● **Instructions to follow**
Return the data below exactly, but only from the line containing "metal / global-route usage / wire [um]" through the line containing "family | count", with both of those lines included.
════════
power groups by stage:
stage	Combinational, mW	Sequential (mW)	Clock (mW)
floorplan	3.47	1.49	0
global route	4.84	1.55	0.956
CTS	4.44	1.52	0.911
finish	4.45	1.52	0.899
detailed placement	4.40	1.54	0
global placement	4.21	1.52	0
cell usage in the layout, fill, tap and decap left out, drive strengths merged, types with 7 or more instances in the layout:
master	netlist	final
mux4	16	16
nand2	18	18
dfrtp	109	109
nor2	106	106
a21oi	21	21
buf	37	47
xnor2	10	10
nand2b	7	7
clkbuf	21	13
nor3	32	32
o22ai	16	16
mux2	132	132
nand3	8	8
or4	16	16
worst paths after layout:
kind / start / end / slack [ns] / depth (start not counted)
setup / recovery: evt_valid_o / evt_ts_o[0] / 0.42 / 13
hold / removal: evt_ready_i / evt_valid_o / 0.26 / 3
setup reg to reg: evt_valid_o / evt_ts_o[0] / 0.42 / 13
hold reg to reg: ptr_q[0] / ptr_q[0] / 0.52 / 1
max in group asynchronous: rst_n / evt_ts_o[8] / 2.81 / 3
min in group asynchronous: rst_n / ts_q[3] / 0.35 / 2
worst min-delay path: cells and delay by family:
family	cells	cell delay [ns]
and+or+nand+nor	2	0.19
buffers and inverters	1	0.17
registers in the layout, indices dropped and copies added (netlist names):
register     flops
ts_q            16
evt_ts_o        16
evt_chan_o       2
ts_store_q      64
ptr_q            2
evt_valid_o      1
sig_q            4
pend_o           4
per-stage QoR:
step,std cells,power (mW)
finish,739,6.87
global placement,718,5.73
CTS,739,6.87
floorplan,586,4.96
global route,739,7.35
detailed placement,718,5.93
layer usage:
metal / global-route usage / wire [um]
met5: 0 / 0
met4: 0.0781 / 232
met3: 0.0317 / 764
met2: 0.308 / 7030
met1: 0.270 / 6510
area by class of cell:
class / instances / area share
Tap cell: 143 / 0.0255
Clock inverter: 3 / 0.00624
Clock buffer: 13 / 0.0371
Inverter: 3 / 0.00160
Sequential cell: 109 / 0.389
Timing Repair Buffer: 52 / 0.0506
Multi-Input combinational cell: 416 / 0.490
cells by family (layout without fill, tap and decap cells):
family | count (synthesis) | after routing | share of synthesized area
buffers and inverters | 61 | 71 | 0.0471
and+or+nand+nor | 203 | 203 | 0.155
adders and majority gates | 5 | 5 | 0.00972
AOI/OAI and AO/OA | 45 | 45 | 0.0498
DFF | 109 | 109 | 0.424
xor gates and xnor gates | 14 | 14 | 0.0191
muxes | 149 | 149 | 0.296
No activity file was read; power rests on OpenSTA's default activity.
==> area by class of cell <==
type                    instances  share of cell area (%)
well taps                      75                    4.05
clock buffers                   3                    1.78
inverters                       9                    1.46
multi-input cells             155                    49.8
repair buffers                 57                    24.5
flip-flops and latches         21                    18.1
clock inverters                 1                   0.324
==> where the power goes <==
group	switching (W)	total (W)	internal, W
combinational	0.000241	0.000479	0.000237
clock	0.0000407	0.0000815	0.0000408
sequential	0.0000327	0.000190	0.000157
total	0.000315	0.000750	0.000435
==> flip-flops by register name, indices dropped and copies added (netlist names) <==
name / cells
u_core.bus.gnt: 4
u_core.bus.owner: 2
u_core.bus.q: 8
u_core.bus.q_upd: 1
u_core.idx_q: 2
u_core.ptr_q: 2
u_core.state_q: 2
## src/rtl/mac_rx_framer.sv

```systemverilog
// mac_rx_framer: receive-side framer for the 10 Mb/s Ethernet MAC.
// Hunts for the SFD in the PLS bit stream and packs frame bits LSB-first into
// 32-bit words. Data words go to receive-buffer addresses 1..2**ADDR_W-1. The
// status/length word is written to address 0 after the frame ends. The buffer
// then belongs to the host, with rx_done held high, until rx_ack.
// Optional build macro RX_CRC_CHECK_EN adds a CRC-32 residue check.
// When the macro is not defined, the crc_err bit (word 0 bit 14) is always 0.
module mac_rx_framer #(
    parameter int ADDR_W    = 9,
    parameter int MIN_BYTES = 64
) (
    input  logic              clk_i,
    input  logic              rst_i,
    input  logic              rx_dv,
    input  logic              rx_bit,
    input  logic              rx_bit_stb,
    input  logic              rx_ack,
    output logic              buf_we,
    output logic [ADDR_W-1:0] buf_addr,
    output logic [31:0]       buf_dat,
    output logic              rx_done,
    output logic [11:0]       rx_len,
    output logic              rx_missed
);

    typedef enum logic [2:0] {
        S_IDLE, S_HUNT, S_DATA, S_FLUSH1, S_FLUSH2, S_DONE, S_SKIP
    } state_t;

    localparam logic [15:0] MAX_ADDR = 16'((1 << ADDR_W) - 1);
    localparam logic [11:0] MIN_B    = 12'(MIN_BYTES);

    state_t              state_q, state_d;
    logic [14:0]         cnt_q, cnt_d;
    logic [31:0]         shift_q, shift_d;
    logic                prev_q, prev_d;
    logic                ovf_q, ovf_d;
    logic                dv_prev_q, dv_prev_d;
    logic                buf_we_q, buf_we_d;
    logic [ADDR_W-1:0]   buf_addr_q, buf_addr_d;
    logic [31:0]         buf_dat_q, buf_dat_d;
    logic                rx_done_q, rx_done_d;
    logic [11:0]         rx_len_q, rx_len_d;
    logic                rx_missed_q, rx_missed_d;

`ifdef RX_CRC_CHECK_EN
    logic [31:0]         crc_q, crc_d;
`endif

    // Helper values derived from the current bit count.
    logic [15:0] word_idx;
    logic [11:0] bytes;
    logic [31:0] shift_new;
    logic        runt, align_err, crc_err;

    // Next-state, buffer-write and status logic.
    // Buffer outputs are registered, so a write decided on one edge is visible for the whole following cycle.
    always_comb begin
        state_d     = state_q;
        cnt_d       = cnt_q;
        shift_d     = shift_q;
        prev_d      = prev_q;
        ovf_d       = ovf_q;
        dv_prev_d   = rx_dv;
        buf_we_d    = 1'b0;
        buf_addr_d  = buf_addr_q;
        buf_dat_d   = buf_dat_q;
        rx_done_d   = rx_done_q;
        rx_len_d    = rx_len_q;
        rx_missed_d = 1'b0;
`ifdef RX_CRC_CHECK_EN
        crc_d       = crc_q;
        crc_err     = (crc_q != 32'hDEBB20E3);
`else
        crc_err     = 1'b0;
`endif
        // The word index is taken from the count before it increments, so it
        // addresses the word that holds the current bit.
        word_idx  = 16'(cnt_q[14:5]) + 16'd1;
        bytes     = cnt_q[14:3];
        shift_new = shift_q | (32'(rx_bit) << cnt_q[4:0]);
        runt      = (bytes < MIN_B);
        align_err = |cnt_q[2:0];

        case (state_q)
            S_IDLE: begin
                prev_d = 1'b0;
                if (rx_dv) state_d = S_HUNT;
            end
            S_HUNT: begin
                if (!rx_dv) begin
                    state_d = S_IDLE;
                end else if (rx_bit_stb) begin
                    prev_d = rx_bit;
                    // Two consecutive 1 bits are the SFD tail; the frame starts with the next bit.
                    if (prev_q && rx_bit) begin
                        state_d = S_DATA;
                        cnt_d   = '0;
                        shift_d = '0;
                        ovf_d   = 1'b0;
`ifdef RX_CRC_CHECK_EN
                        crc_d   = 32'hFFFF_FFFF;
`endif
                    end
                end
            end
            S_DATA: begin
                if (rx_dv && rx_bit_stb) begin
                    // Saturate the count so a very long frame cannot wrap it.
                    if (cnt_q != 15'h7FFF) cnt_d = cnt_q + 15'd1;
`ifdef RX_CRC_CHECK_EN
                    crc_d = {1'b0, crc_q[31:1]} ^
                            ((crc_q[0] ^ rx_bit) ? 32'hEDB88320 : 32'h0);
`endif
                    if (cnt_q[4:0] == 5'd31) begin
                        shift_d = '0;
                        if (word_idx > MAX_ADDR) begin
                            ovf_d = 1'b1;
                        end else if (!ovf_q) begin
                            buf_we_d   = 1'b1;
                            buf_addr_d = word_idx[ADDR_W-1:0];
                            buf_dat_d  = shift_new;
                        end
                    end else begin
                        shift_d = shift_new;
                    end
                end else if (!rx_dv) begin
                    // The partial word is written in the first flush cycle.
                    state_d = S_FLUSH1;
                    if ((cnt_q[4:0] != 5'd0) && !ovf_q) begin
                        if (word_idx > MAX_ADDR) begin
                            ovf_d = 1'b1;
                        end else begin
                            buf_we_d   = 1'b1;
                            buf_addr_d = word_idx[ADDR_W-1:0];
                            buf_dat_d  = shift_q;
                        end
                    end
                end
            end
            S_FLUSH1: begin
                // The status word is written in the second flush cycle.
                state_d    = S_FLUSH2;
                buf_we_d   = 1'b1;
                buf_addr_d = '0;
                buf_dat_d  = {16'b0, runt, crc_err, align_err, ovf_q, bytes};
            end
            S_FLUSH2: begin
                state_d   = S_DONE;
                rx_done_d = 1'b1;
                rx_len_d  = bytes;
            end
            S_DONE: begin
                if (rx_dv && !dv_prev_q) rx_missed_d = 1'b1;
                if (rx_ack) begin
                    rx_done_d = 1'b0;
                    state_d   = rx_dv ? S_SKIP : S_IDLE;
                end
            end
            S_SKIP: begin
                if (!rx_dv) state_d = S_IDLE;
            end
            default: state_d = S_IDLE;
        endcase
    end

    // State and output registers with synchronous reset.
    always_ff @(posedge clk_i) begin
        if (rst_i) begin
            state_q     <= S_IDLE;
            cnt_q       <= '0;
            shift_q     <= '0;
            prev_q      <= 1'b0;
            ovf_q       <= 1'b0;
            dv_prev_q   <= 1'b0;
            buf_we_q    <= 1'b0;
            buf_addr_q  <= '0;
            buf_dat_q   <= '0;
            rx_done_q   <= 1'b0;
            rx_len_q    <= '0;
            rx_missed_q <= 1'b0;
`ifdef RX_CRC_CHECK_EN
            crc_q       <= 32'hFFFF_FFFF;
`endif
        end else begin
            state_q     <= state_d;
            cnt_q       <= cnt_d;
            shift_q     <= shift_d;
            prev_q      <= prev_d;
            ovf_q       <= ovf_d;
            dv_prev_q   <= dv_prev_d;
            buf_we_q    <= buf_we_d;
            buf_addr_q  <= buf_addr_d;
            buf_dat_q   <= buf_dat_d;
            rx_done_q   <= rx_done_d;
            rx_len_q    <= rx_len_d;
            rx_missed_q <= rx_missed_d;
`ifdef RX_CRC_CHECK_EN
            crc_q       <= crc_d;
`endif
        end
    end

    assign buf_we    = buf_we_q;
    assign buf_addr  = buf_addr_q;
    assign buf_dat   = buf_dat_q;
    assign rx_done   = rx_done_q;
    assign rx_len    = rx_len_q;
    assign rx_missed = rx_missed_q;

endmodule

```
════════
● **Exercise result**
metal / global-route usage / wire [um]
met5: 0 / 0
met4: 0.0781 / 232
met3: 0.0317 / 764
met2: 0.308 / 7030
met1: 0.270 / 6510
area by class of cell:
class / instances / area share
Tap cell: 143 / 0.0255
Clock inverter: 3 / 0.00624
Clock buffer: 13 / 0.0371
Inverter: 3 / 0.00160
Sequential cell: 109 / 0.389
Timing Repair Buffer: 52 / 0.0506
Multi-Input combinational cell: 416 / 0.490
cells by family (layout without fill, tap and decap cells):
family | count (synthesis) | after routing | share of synthesized area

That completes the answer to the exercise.